Guide to Becoming a Case Management Services Provider in Montana 


 

1. Program Definition and Services Provided 

Case Management services in Montana are designed to assist individuals in accessing necessary services and coordinating care among various providers. These services include developing a case management plan, identifying client needs, and ensuring self-sufficiency in obtaining services. They are crucial for individuals with complex needs, such as those with disabilities or serious emotional disturbances. 

 

2. Regulations 

Key regulations governing Case Management services include: 

  • Mont. Admin. r. 37.86.3305: This regulation outlines general provisions for case management services, emphasizing coordination and client self-sufficiency. 
  • Mont. Admin. r. 37.87.823: This rule specifies requirements for targeted case management services for youth with serious emotional disturbances. 

 

3. Licensing or Certification 

To provide Case Management services, providers must be enrolled as Medicaid providers if they are to be reimbursed through Medicaid. For targeted case management services, providers must meet specific requirements, such as being licensed mental health centers. Staff certifications like the Certified Case Manager (CCM) credential can be beneficial. 

 

4. Responsible State Agency 

The Montana Department of Public Health & Human Services (DPHHS) is responsible for overseeing Medicaid-funded case management services. 

 

5. Application Process 

For Medicaid provider enrollment, agencies must submit an application through the state's Medicaid enrollment process.

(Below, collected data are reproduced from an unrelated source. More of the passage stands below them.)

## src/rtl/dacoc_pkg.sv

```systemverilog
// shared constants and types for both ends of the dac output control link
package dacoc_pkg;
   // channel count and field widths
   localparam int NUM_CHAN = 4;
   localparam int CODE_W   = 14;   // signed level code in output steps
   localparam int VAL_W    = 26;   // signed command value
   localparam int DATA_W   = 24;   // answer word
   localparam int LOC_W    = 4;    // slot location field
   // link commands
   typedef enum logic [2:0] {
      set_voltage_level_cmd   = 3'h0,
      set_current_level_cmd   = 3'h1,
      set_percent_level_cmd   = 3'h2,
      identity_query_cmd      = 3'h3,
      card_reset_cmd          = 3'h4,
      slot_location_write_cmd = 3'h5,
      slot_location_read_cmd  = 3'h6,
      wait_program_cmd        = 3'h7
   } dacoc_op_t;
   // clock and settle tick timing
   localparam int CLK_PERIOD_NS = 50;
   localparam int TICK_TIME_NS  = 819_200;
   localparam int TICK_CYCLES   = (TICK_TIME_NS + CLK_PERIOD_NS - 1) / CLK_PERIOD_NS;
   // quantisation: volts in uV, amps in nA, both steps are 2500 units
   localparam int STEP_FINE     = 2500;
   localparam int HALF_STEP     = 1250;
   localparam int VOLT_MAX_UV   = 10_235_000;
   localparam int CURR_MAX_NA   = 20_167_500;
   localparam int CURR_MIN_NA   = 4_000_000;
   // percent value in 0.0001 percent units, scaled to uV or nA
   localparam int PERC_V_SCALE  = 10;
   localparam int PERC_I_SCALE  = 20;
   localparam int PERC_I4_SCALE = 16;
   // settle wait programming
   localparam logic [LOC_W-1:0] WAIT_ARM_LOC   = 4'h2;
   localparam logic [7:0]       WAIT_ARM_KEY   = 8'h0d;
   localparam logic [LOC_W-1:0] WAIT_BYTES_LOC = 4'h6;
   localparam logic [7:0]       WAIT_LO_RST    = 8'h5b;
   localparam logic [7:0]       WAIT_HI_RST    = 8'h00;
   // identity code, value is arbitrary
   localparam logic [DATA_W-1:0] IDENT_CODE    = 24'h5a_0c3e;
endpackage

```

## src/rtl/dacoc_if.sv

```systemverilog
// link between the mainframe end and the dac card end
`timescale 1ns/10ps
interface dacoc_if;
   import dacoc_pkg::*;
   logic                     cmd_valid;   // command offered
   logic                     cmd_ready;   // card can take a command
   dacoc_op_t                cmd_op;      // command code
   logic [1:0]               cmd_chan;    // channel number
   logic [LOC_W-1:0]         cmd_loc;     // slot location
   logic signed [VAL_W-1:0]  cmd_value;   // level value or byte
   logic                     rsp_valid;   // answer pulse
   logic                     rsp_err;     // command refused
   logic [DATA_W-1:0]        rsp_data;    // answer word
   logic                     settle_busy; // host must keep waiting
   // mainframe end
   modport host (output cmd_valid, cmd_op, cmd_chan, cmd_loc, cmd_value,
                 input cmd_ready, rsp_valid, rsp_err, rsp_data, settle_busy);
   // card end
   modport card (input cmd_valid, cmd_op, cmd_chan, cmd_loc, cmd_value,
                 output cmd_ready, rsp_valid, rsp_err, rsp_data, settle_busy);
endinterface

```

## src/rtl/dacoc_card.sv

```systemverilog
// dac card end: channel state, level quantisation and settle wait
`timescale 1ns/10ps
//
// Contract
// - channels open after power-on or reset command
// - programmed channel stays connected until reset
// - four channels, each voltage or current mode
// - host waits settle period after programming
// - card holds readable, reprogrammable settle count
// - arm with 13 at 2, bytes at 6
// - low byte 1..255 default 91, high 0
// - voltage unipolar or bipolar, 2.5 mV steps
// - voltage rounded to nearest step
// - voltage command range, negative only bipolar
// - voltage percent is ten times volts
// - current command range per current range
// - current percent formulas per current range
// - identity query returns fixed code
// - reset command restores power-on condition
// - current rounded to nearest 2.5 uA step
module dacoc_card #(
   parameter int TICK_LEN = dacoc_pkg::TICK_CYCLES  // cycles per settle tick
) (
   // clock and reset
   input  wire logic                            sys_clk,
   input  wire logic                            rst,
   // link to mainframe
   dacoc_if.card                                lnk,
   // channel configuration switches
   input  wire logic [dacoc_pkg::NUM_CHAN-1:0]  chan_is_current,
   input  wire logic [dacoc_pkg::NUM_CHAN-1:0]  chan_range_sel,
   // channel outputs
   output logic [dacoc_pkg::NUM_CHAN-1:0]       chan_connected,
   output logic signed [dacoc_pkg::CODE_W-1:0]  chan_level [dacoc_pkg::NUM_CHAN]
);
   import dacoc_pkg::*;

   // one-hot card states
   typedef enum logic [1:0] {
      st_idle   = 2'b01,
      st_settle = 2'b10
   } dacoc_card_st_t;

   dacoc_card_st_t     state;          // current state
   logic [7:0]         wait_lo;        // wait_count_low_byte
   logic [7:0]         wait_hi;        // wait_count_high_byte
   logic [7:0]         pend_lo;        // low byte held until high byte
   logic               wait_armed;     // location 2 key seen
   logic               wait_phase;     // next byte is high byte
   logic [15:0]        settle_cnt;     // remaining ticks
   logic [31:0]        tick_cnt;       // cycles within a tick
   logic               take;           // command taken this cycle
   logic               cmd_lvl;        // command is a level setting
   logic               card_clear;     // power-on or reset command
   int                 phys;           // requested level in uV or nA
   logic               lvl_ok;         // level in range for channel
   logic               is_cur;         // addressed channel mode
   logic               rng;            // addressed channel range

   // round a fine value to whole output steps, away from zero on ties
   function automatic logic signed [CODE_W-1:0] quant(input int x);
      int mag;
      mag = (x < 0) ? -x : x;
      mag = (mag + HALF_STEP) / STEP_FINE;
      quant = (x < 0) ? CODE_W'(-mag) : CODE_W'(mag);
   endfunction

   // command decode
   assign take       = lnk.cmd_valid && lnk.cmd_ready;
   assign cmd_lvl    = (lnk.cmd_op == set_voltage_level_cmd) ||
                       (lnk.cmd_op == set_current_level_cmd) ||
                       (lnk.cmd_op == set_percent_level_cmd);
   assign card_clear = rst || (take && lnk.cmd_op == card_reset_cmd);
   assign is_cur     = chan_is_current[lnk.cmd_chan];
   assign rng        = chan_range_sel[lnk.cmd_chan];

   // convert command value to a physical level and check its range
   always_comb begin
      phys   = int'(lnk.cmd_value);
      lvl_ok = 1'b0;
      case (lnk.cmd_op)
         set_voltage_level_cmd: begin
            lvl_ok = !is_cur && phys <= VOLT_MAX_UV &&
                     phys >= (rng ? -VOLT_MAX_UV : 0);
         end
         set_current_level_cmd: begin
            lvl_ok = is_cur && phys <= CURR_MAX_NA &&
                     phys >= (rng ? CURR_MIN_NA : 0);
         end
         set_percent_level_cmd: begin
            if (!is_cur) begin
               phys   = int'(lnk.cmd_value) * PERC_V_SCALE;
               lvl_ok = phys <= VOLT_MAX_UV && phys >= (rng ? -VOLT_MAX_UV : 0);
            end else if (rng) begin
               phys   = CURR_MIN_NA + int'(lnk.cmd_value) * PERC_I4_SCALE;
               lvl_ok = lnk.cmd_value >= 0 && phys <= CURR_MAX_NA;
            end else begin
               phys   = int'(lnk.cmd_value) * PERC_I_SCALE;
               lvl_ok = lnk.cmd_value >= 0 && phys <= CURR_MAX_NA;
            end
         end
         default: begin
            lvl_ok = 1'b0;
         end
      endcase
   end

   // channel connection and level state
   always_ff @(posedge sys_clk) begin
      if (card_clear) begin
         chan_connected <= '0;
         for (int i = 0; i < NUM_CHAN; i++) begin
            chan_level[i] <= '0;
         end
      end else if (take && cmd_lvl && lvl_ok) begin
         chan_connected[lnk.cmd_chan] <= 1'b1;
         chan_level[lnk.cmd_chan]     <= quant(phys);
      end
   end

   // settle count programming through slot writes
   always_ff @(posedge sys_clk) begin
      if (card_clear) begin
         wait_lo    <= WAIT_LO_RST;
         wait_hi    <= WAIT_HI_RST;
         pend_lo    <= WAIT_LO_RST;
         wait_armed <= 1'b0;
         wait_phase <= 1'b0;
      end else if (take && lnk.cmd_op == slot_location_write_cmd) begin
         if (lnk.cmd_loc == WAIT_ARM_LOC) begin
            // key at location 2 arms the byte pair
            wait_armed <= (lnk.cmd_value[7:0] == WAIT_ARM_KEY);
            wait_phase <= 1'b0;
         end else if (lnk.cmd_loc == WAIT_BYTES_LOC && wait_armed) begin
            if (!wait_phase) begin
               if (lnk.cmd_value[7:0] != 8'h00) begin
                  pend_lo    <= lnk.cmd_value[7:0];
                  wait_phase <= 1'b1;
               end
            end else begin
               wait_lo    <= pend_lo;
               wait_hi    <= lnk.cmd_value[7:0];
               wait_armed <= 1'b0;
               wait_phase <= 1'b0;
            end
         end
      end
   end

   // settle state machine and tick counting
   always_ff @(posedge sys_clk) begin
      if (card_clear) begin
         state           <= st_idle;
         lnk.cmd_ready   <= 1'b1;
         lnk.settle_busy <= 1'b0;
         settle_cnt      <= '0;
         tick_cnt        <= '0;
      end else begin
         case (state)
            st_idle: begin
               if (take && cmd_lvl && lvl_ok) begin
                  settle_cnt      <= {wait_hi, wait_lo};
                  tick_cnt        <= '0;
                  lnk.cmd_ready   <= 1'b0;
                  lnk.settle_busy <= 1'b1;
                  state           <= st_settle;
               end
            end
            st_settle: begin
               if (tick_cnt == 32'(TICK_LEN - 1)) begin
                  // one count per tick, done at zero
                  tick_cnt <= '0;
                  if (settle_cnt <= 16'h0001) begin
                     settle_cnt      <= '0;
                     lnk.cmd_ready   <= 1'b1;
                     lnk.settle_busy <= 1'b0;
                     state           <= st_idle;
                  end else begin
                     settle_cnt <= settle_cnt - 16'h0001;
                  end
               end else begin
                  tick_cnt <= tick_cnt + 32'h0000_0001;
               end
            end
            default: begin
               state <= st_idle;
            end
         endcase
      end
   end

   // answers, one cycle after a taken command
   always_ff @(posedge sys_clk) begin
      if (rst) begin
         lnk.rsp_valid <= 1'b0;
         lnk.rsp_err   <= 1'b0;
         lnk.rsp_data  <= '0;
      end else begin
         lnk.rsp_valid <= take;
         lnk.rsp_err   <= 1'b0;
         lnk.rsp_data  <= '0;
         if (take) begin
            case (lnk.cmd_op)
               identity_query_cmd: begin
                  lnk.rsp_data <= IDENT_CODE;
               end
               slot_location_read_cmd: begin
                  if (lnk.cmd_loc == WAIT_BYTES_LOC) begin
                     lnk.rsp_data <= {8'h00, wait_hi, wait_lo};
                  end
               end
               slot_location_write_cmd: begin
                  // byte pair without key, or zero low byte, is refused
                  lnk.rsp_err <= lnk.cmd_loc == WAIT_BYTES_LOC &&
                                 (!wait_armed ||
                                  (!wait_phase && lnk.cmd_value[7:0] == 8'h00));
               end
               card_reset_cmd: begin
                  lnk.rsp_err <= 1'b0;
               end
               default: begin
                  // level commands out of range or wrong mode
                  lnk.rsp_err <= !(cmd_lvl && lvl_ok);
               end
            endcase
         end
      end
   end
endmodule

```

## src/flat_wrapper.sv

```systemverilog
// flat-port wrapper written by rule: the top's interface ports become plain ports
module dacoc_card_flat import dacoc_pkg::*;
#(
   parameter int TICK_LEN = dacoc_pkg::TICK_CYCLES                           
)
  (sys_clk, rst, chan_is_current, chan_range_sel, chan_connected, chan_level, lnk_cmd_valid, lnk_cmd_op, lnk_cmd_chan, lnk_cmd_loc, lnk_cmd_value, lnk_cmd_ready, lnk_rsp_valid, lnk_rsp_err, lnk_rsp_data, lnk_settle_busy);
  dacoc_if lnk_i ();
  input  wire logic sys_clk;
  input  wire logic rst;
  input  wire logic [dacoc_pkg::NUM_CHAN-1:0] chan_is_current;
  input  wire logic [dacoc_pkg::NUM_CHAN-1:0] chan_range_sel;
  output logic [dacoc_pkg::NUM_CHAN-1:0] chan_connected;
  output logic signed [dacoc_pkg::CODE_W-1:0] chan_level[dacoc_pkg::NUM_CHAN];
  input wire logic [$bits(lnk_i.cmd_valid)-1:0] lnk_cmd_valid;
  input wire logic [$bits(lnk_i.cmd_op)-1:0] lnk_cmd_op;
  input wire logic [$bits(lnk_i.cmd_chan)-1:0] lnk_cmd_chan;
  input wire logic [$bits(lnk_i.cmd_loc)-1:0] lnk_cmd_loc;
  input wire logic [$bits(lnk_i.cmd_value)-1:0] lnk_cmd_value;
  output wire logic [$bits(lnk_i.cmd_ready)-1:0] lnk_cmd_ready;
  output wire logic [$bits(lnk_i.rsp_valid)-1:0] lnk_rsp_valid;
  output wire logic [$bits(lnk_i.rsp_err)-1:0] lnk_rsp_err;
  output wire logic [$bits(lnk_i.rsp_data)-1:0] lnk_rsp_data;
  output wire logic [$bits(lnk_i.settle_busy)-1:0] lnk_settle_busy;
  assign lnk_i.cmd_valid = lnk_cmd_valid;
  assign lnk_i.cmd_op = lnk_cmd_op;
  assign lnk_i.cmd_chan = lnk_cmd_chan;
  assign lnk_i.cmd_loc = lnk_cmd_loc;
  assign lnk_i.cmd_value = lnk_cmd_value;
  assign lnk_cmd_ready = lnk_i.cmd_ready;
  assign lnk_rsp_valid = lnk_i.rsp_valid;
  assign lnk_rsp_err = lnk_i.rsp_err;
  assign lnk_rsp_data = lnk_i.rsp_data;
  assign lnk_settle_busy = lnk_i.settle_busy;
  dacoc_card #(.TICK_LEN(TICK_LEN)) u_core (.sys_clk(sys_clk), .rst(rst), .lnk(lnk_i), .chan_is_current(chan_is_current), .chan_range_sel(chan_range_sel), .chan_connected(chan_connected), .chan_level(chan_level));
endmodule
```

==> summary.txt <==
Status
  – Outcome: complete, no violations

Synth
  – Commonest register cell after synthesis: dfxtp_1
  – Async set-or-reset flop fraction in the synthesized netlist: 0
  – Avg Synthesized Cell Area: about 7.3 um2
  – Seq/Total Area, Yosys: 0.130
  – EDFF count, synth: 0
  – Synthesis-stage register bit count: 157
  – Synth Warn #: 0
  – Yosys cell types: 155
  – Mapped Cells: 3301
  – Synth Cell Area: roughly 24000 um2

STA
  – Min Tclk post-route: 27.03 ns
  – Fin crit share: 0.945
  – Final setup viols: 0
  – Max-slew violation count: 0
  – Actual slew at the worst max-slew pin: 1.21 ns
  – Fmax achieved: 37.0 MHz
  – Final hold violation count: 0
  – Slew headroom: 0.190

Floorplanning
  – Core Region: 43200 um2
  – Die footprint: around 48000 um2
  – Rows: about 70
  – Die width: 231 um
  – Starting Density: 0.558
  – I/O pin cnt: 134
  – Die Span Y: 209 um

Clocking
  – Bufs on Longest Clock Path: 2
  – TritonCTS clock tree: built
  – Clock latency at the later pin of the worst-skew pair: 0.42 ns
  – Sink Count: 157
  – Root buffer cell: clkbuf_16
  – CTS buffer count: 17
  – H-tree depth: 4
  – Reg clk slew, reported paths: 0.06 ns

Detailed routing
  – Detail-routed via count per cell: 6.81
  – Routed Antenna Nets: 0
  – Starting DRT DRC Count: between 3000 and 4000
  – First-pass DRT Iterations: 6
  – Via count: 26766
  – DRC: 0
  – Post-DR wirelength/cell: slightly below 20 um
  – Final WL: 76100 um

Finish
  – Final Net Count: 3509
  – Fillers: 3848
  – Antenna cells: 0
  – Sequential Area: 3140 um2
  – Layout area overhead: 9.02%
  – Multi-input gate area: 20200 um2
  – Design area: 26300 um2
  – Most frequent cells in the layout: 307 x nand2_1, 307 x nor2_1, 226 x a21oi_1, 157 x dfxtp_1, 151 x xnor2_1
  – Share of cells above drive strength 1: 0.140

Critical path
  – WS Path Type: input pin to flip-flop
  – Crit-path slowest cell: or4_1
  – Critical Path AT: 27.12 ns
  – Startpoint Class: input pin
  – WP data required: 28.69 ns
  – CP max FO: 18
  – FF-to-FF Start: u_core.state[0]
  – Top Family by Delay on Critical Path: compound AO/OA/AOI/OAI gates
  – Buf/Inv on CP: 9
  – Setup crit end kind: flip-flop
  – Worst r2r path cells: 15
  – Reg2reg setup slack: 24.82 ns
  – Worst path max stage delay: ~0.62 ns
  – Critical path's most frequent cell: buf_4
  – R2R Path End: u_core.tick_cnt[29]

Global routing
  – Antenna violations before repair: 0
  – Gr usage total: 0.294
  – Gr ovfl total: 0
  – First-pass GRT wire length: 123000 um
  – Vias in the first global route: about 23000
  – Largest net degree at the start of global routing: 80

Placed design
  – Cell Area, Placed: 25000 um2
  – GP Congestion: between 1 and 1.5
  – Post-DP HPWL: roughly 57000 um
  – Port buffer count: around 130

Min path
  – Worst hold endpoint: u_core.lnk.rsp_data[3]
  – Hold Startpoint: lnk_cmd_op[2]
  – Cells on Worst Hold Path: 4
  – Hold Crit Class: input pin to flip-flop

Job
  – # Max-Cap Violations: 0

For targeted case management services, providers must meet specific licensure and enrollment criteria. 

 

6. Required Documentation 

For Medicaid provider enrollment: 

  • Completed application form 
  • Proof of licensure (if applicable) 
  • Proof of liability insurance 
  • Staff training records 

For clients seeking services: 

  • Proof of Medicaid eligibility 
  • Documentation of need for case management services 

 

7. Timeline for Approval 

The timeline for Medicaid provider enrollment can vary, typically taking several weeks to a few months. 

 

8. Pre-Application Process 

There is no specific pre-license application process, but providers must ensure they meet Medicaid enrollment criteria. 

 

9. Pre-Application Training 

While not mandated, training in case management principles and practices can enhance provider expertise. For targeted case management services, case managers must receive specific training, including initial and ongoing education requirements. 

 

10. Additional Notes 

  • Case Management services are essential for coordinating care and ensuring access to necessary services for individuals with complex needs. 
  • Programs like Yellowstone Boys and Girls Ranch offer case management services to youth and young adults, focusing on mental health and supportive services.